Cui Guangxia, Guo Yu, Bai Wenpei
Department of Obstetrics and Gynecology, Beijing Shijitan Hospital, Capital Medical University, Beijing, China,
Department of Obstetrics and Gynecology, Beijing Shijitan Hospital, Capital Medical University, Beijing, China.
Oncology. 2025;103(7):644-654. doi: 10.1159/000542952. Epub 2024 Dec 23.
Appropriately stratifying the risk of adnexal masses is of great importance. Many diagnostic algorithms have been devised, most of which rely on ultrasound features. However, some remote areas lack trained sonographers. This study aimed to develop an alternative model to distinguish between malignant and benign adnexal masses in resource-constrained settings using clinical information rather than ultrasound data.
The study included women diagnosed with an adnexal tumor and scheduled for surgery between 2020 and 2023. Participants were divided into two groups based on histopathology reports: those with malignant adnexal masses and those with benign ones. Univariate and multivariate logistic regression analyses were used to identify independent predictors of adnexal mass malignancy. The training set yielded a nomogram model, which was then validated in the validation set. The model's effectiveness was evaluated using receiver operating characteristic (ROC), calibration, and clinical decision curve analysis (DCA) curves.
We randomly assigned 550 participants to the training and the validation sets in an 8:2 ratio. Logistic regression analyses identified age (OR = 1.044, p = 0.003), abdominal distension (OR = 0.139, p < 0.001), serum CA125 (OR = 1.007, p < 0.001), and serum carcinoembryonic antigen (CEA) (OR = 1.291, p = 0.004) as independent risk factors for predicting malignant adnexal tumors. A nomogram was constructed using these factors. The ROC curve showed an area under the curve of 0.846 (95% confidence interval [CI]: 0.783, 0.908) in the training set and 0.817 (95% CI: 0.668, 0.966) in the validation set. The calibration curve showed good consistency between model predictions and actual outcomes. The DCA curve demonstrated a considerable clinical advantage afforded by the model.

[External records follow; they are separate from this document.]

**config.mk**
```make
export PLATFORM = sky130hd
export DESIGN_NAME = four_bit_divider_flat
export DESIGN_NICKNAME = d
export VERILOG_FILES = /design/src/rtl/four_bit_divider_if.sv /design/src/rtl/four_bit_divider.sv /design/src/flat_wrapper.sv
export SDC_FILE = /design/constraint.sdc
export NUM_CORES = 1
export LEC_CHECK = 0
export ABC_AREA = 1
export ABC_CLOCK_PERIOD_IN_PS = 2450
export CAP_MARGIN = 20
export CORE_ASPECT_RATIO = 0.9
export CORE_MARGIN = 5
export CORE_UTILIZATION = 55
export DETAILED_ROUTE_END_ITERATION = 10
export GPL_ROUTABILITY_DRIVEN = 0
export PLACE_DENSITY = 0.93
export SYNTH_ARGS = -nofsm -noshare
export SYNTH_HDL_FRONTEND = slang
export SYNTH_SLANG_ARGS = --single-unit
```
**constraint.sdc**
```tcl
create_clock -name clk -period 2.45 [get_ports clk]
set_clock_uncertainty 0.2 [all_clocks]
set_input_delay 0.49 -clock clk [delete_from_list [all_inputs] [get_ports clk]]
set_output_delay 0.49 -clock clk [all_outputs]
set_load 0.01 [all_outputs]
```
**src/rtl/four_bit_divider_if.sv**
```systemverilog
// Handshake/data bundle for four_bit_divider.
// DivZero exists only when DIV_ZERO_CHECK_EN is defined.
interface four_bit_divider_if;
   logic       start;
   logic [3:0] A;
   logic [3:0] B;
   logic [3:0] Quot;
   logic [3:0] Rem;
   logic       busy;
   logic       done;
`ifdef DIV_ZERO_CHECK_EN
   logic       DivZero;
`endif

   modport master (
      output start, A, B,
      input  Quot, Rem, busy, done
`ifdef DIV_ZERO_CHECK_EN
      , input DivZero
`endif
   );

   modport slave (
      input  start, A, B,
      output Quot, Rem, busy, done
`ifdef DIV_ZERO_CHECK_EN
      , output DivZero
`endif
   );
endinterface

```
**src/rtl/four_bit_divider.sv**
```systemverilog
// Restoring 4-bit unsigned divider, one quotient bit per clock, MSB first.
// Optional divide-by-zero short cut and DivZero flag: define DIV_ZERO_CHECK_EN.
module four_bit_divider (
   input  logic                 clk,
   input  logic                 rst_n,
   four_bit_divider_if.slave    bus
);
   typedef enum logic [1:0] {
      IDLE = 2'd0,
      CALC = 2'd1,
      DONE = 2'd2
   } state_t;

   state_t     state_q, state_d;
   // Upper nibble: restored partial remainder; lower nibble: dividend bits
   // shifting out at the top while quotient bits shift in at the bottom.
   logic [7:0] acc_q, acc_d;
   logic [3:0] b_q, b_d;
   logic [1:0] cnt_q, cnt_d;
   logic [3:0] quot_q, quot_d;
   logic [3:0] rem_q, rem_d;
   logic       busy_q, busy_d;
   logic       done_q, done_d;
`ifdef DIV_ZERO_CHECK_EN
   logic       div_zero_q, div_zero_d;
`endif

   logic [4:0] part;
   logic       borrow;
   logic [3:0] diff;
   logic [3:0] rem_next;

   // 5-bit partial remainder; its borrow against B decides the restore.
   always_comb begin
      part     = acc_q[7:3];
      borrow   = (part < {1'b0, b_q});
      diff     = part[3:0] - b_q;
      rem_next = borrow ? part[3:0] : diff;
   end

   always_comb begin
      state_d    = state_q;
      acc_d      = acc_q;
      b_d        = b_q;
      cnt_d      = cnt_q;
      quot_d     = quot_q;
      rem_d      = rem_q;
      busy_d     = busy_q;
      done_d     = 1'b0;
`ifdef DIV_ZERO_CHECK_EN
      div_zero_d = div_zero_q;
`endif
      case (state_q)
         IDLE: begin
            if (bus.start) begin
               state_d    = CALC;
               acc_d      = {4'd0, bus.A};
               b_d        = bus.B;
               cnt_d      = 2'd0;
               busy_d     = 1'b1;
`ifdef DIV_ZERO_CHECK_EN
               div_zero_d = 1'b0;
`endif
            end
         end
         CALC: begin
`ifdef DIV_ZERO_CHECK_EN
            if (b_q == 4'd0) begin
               state_d    = DONE;
               quot_d     = 4'hF;
               rem_d      = acc_q[3:0];
               busy_d     = 1'b0;
               done_d     = 1'b1;
               div_zero_d = 1'b1;
            end else begin
`endif
               acc_d = {rem_next, acc_q[2:0], ~borrow};
               cnt_d = cnt_q + 2'd1;
               if (cnt_q == 2'd3) begin
                  state_d = DONE;
                  quot_d  = {acc_q[2:0], ~borrow};
                  rem_d   = rem_next;
                  busy_d  = 1'b0;
                  done_d  = 1'b1;
               end
`ifdef DIV_ZERO_CHECK_EN
            end
`endif
         end
         DONE: begin
            state_d = IDLE;
         end
         default: begin
            state_d = IDLE;
         end
      endcase
   end

   always_ff @(posedge clk or negedge rst_n) begin
      if (!rst_n) begin
         state_q    <= IDLE;
         acc_q      <= 8'd0;
         b_q        <= 4'd0;
         cnt_q      <= 2'd0;
         quot_q     <= 4'd0;
         rem_q      <= 4'd0;
         busy_q     <= 1'b0;
         done_q     <= 1'b0;
`ifdef DIV_ZERO_CHECK_EN
         div_zero_q <= 1'b0;
`endif
      end else begin
         state_q    <= state_d;
         acc_q      <= acc_d;
         b_q        <= b_d;
         cnt_q      <= cnt_d;
         quot_q     <= quot_d;
         rem_q      <= rem_d;
         busy_q     <= busy_d;
         done_q     <= done_d;
`ifdef DIV_ZERO_CHECK_EN
         div_zero_q <= div_zero_d;
`endif
      end
   end

   assign bus.Quot    = quot_q;
   assign bus.Rem     = rem_q;
   assign bus.busy    = busy_q;
   assign bus.done    = done_q;
`ifdef DIV_ZERO_CHECK_EN
   assign bus.DivZero = div_zero_q;
`endif
endmodule

```
**src/flat_wrapper.sv**
```systemverilog
// flat-port wrapper written by rule: the top's interface ports become plain ports
module four_bit_divider_flat 
  (clk, rst_n, bus_start, bus_A, bus_B, bus_Quot, bus_Rem, bus_busy, bus_done);
  four_bit_divider_if bus_i ();
  input  logic clk;
  input  logic rst_n;
  input wire logic [$bits(bus_i.start)-1:0] bus_start;
  input wire logic [$bits(bus_i.A)-1:0] bus_A;
  input wire logic [$bits(bus_i.B)-1:0] bus_B;
  output wire logic [$bits(bus_i.Quot)-1:0] bus_Quot;
  output wire logic [$bits(bus_i.Rem)-1:0] bus_Rem;
  output wire logic [$bits(bus_i.busy)-1:0] bus_busy;
  output wire logic [$bits(bus_i.done)-1:0] bus_done;
  assign bus_i.start = bus_start;
  assign bus_i.A = bus_A;
  assign bus_i.B = bus_B;
  assign bus_Quot = bus_i.Quot;
  assign bus_Rem = bus_i.Rem;
  assign bus_busy = bus_i.busy;
  assign bus_done = bus_i.done;
  four_bit_divider u_core (.clk(clk), .rst_n(rst_n), .bus(bus_i));
endmodule
```
# Word-level counts from Yosys, hierarchy flattened
# Cells that the tools add are included.
# totals
wordCells,36
output_inout_bits,10
ff_bits,26
inputBits,11
# classes
n_reduce_logical,7
n_mux,13
magnitude_cmp,1
bitwise_logic,1
addsub,2
eq_ne,4
# ops
cell,n
$pmux W8 S2,1
$mux W8,1
$pmux W2 S2,2
$reduce_and A2 Y1,4
$mux W2,3
$lt A5 B4 Y1,1
$mux W1,4
$mux W4,1
$sub A4 B4 Y4,1
$reduce_and A3 Y1,1
$add A2 B1 Y2 const B,1
$eq A2 B1 Y1 const B,1
$eq A2 B2 Y1 const B,1
$logic_not A2 Y1,1
$ne A2 B1 Y1 const B,1
$ne A2 B2 Y1 const B,1
$pmux W1 S2,1
$reduce_bool A2 Y1,1
$not A1 Y1,1

# Logic depth before layout (Yosys ltp)
# depth
depth_word,3
ltp_mapped,10
depth_no_buf,10

# Least setup slack after synthesis
# No wires, ideal clock.
# synth_path
path_kind,reg-to-reg
from,reg u_core.acc_q[3]
to,"reg u_core.rem_q[2], in the netlist u_core.bus.Rem[2]"
synth_period_minus_slack_ns,1.624
required_time_ns,2.134
arrival_ns,1.308
slack_ns,0.826
setup_time_ns,0.116
path_stages_with_launch,10
cell_sequence,dfrtp_1 -> inv_1 -> ha_1 -> inv_1 -> fa_1 -> xor2_1 -> nand2_1 -> nand2_1 -> nand2_1 -> nand2_1
# synth_between
elab_chain_len,2
word_cells_on_any_way,3
# synth_lines
item,line,source
"start, declared",four_bit_divider.sv:17,"logic [7:0] acc_q, acc_d;"
"start signal, assigned",four_bit_divider.sv:102,acc_q <= 8'd0;
"start signal, assigned",four_bit_divider.sv:114,acc_q <= acc_d;
$sub A4 B4 Y4 or $lt A5 B4 Y1 (tied branches),"four_bit_divider.sv:37, four_bit_divider.sv:36",
$mux W4 (*),four_bit_divider.sv:38,rem_next = borrow ? part[3:0] : diff;
"end signal, assigned",four_bit_divider.sv:118,rem_q <= rem_d;
"end, declared",four_bit_divider.sv:21,"logic [3:0] rem_q, rem_d;"
# Every way passes the cells marked *; elsewhere a longest branch is shown, timed or not.
# A chain may end at the register's enable or synchronous reset.

# Worst setup path after layout
# layout_path
from,"reg u_core.rem_q[3], in the netlist u_core.bus.Rem[3]"
to,out bus_Rem[3]
# layout_rtl
item,line,source
"end, declared",flat_wrapper.sv:11,output wire logic [$bits(bus_i.Rem)-1:0] bus_Rem;
# No word-level cell between the ends.

==> flow_metrics.tcl <==
set metrics [dict create \
    fmax_mhz 524 \
    syn-num-nets 155 \
    syn_area_sq_um 1290 \
    routed_wl_mm 2.65 \
    slowest_stage "clkdlybuf4s50_1" \
    postRouteAntennaNets 0 \
    drt_iter0_drc 56 \
    clkSinkCount 26 \
    clk_pin_slew_ns 0.12 \
    vias_per_cell 5.38 \
    n_antenna_cell 0 \
    grt_pass1_wl_mm 4.54 \
    synth_edf_count 0 \
    nets 179 \
    required_ns 1.76 \
    area_growth_pct 18.7 \
    ff2ff_setup_slack_ns 0.61 \
    yosysTopAreaCell "dfrtp_1" \
    cts-resized-gates 0 \
    crit_arrival_ns 1.22 \
    cts_htree_levels 1 \
    yosysTopAreaCellShare_pct 50.3 \
    fp.dieArea_sq_um 3420 \
    route.detailed.drc 0 \
    clk_path_buf_depth 2 \
    die_h_um 56.0 \
    numCtsBuffers 3 \
    layout-drive-gt1-share_pct 12.5 \
    ys_warn_count 0 \
    grt_max_degree 27 \
    synth_cell_types 26 \
    grt-ovfl-total 0 \
    grt_usage_pct 17.6 \
    design.core.area_sq_um 2220 \
    slew_viol_final 0 \
    p_total_mw 2.17 \
    clkLatencyLatePin_ns 0.31 \
    synthTopCellsByCount "nand2_1, dfrtp_1, inv_1" \
    n_fill_cell 163 \
    cts_tree "yes" \
    ys_seq_elements 26 \
    grt_pass1_vias 980 \
    dp.final_hpwl_mm 2.03 \
    cts-hold-fix-buffers 0 \
    fin_ws_ns 0.542 \
    io-pin-count 21 \
    path_max_fanout 2 \
    synth_area_per_cell_sq_um 9.37 \
    vdd_ir_drop_max_uv 1040 \
    cts_root_buf "clkbuf_4" \
    synth_most_common_cell "nand2_1" \
    outcome "complete, no violations" \
    antenna_found_initial 0 \
    pre_cts_ws_ns 0.612 \
    portBuffers 20 \
    setup_violations 0 \
    initial_core_util_pct 58.2 \
    layout_min_cycle_time_ns 1.91 \
    worstMarginPinSlew_ns 0.317 \
    timing.final.crit_share_pct 77.9 \
    hold_class "register to register" \
    worstSetupStartpointType "register" \
    worst_path_largest_cell_delay_ns 0.54 \
    fin_tns_setup_ns 0 \
    rsz0062_at_grt "no" \
    slew_headroom_pct 78.8 \
    die_w_um 61.1 \
    ys.flop_type "dfrtp_1" \
    cp_top_family "buffers and inverters" \
    ys_seq_area_share_pct 50.3 \
    path_buf_inv 1 \
    drt_pass1_iterations 5 \
    hold_violations 0 \
    via_count 1006 \
    cts_setup_buffers 0 \
    path_class "register to output pin" \
    synth_area_leaders "dfrtp_1, nand2_1, inv_1" \
    critPathCaptureType "output pin" \
    utilization_pct 69.1 \
    powerDensity_nw_per_um2 1410 \
    drv_cap 0 \
    netlist_instances 138 \
    worstPathCellList "clkdlybuf4s50_1" \
    async_flop_share_pct 100 \
    rows 16 \
    post_drt_wl_per_cell_um 14.2 \
    leakagePower_nw 0.783 \
]
## where the power goes
group | leakage [nW] | switching (mW) | internal, mW | total (mW)
logic | 0.452 | 0.748 | 0.499 | 1.25
clock network | 0.0138 | 0.110 | 0.0575 | 0.168
registers | 0.317 | 0.123 | 0.631 | 0.754
## metal layers
layer,routed length [um],global-route usage [%],part of all wire [%]
met1,1110,22.5,42
met2,1340,28.7,51
met3,150,4.41,5.7
met4,54,4.95,2.0
met5,0,0,0
## kinds of logic (layout without fill, tap and decap cells)
family / count (synthesis) / after routing / synth area share (%)
AND/OR/NAND/NOR: 64 / 64 / 24.4
flip-flops: 26 / 26 / 50.3
buffers and inverters: 22 / 44 / 7.74
AO/OA/AOI/OAI: 18 / 18 / 9.67
adder cells (fa/ha/maj): 6 / 6 / 6.38
XOR/XNOR: 1 / 1 / 0.677
multiplexers: 1 / 1 / 0.870
## placed cells by master, fill, tap and decap left out, types with 2 or more instances in the layout
cell	instances
o211ai_2	2
inv_2	2
inv_1	17
dfrtp_1	26
nor2_1	6
ha_1	5
o21ai_1	2
nand2_4	3
o21ai_0	4
a21oi_1	4
nand2_1	38
clkbuf_4	3
nand3_1	10
o21ai_2	3
clkdlybuf4s50_1	20
nand4_1	2
o211ai_1	2
## final cells by class
class | instances | area [sq um] | area share (%)
Multi-Input combinational cell | 90 | 543 | 35.4
Inverter | 20 | 77.6 | 5.05
Sequential cell | 26 | 651 | 42.4
Clock buffer | 3 | 22.5 | 1.47
Timing Repair Buffer | 21 | 208 | 13.5
Tap cell | 27 | 33.8 | 2.20
## worst register-to-register path, cell delays in order (launching register included)
cell	delay [ns]
dfrtp_1	0.44
ha_1	0.36
nand2_1	0.09
nand2_1	0.08
inv_1	0.08
nand2_1	0.05
nand2_1	0.10
nand3_1	0.14
o21ai_0	0.22
## worst paths after layout
check | endpoint | startpoint | cells past startpoint
worst max register to register | u_core.acc_q[7] | u_core.acc_q[5] | 8
worst min register to register | u_core.bus.Rem[1] | u_core.bus.Rem[1] | 2
worst max-delay path | bus_Rem[3] | u_core.bus.Rem[3] | 1
worst min-delay path | u_core.bus.Rem[1] | u_core.bus.Rem[1] | 2
max in group asynchronous | u_core.state_q[1] | rst_n | 2
min in group asynchronous | u_core.bus.Rem[0] | rst_n | 2
## registers in the layout (all words and copies together) (netlist names)
signal,flops
u_core.acc_q,8
u_core.b_q,4
u_core.bus.Quot,4
u_core.bus.Rem,4
u_core.bus.busy,1
u_core.bus.done,1
u_core.cnt_q,2
u_core.state_q,2
## stage by stage
stage,area (sq um),instances,hold WS [ns]
2_1_floorplan,1290,138,-0.00559
3_3_place_gp,1510,184,0.263
3_5_place_dp,1510,184,0.269
4_1_cts,1540,187,0.301
5_1_grt,1540,187,0.327
6_report,1540,187,0.293
No activity file was read; power rests on OpenSTA's default activity.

The logistic regression model can aid gynecologists - particularly those in areas with limited access to skilled sonographers - in identifying patients at high risk and implementing appropriate management strategies.
对附件包块的风险进行恰当分层至关重要。已经设计了许多诊断算法,其中大多数依赖超声特征。然而,一些偏远地区缺乏训练有素的超声检查人员。本研究旨在开发一种替代模型,以便在资源有限的情况下利用临床信息而非超声数据来区分附件包块的良恶性。
该研究纳入了2020年至2023年间被诊断为附件肿瘤并计划接受手术的女性。根据组织病理学报告将参与者分为两组:附件包块为恶性的和附件包块为良性的。采用单因素和多因素逻辑回归分析来确定附件包块恶性的独立预测因素。训练集产生了一个列线图模型,然后在验证集中进行验证。使用受试者操作特征(ROC)曲线、校准曲线和临床决策曲线分析(DCA)曲线对模型的有效性进行评估。
我们以8:2的比例将550名参与者随机分配到训练集和验证集。逻辑回归分析确定年龄(OR = 1.044,p = 0.003)、腹胀(OR = 0.139,p < 0.001)、血清CA125(OR = 1.007,p < 0.001)和血清癌胚抗原(CEA)(OR = 1.291,p = 0.004)为预测附件恶性肿瘤的独立危险因素。利用这些因素构建了一个列线图。ROC曲线显示训练集中曲线下面积为0.846(95%置信区间[CI]:0.783,0.908),验证集中为0.817(95%CI:0.668,0.966)。校准曲线显示模型预测与实际结果之间具有良好的一致性。DCA曲线表明该模型具有相当大的临床优势。
逻辑回归模型可以帮助妇科医生——尤其是那些所在地区难以获得熟练超声检查人员的医生——识别高危患者并实施适当的管理策略。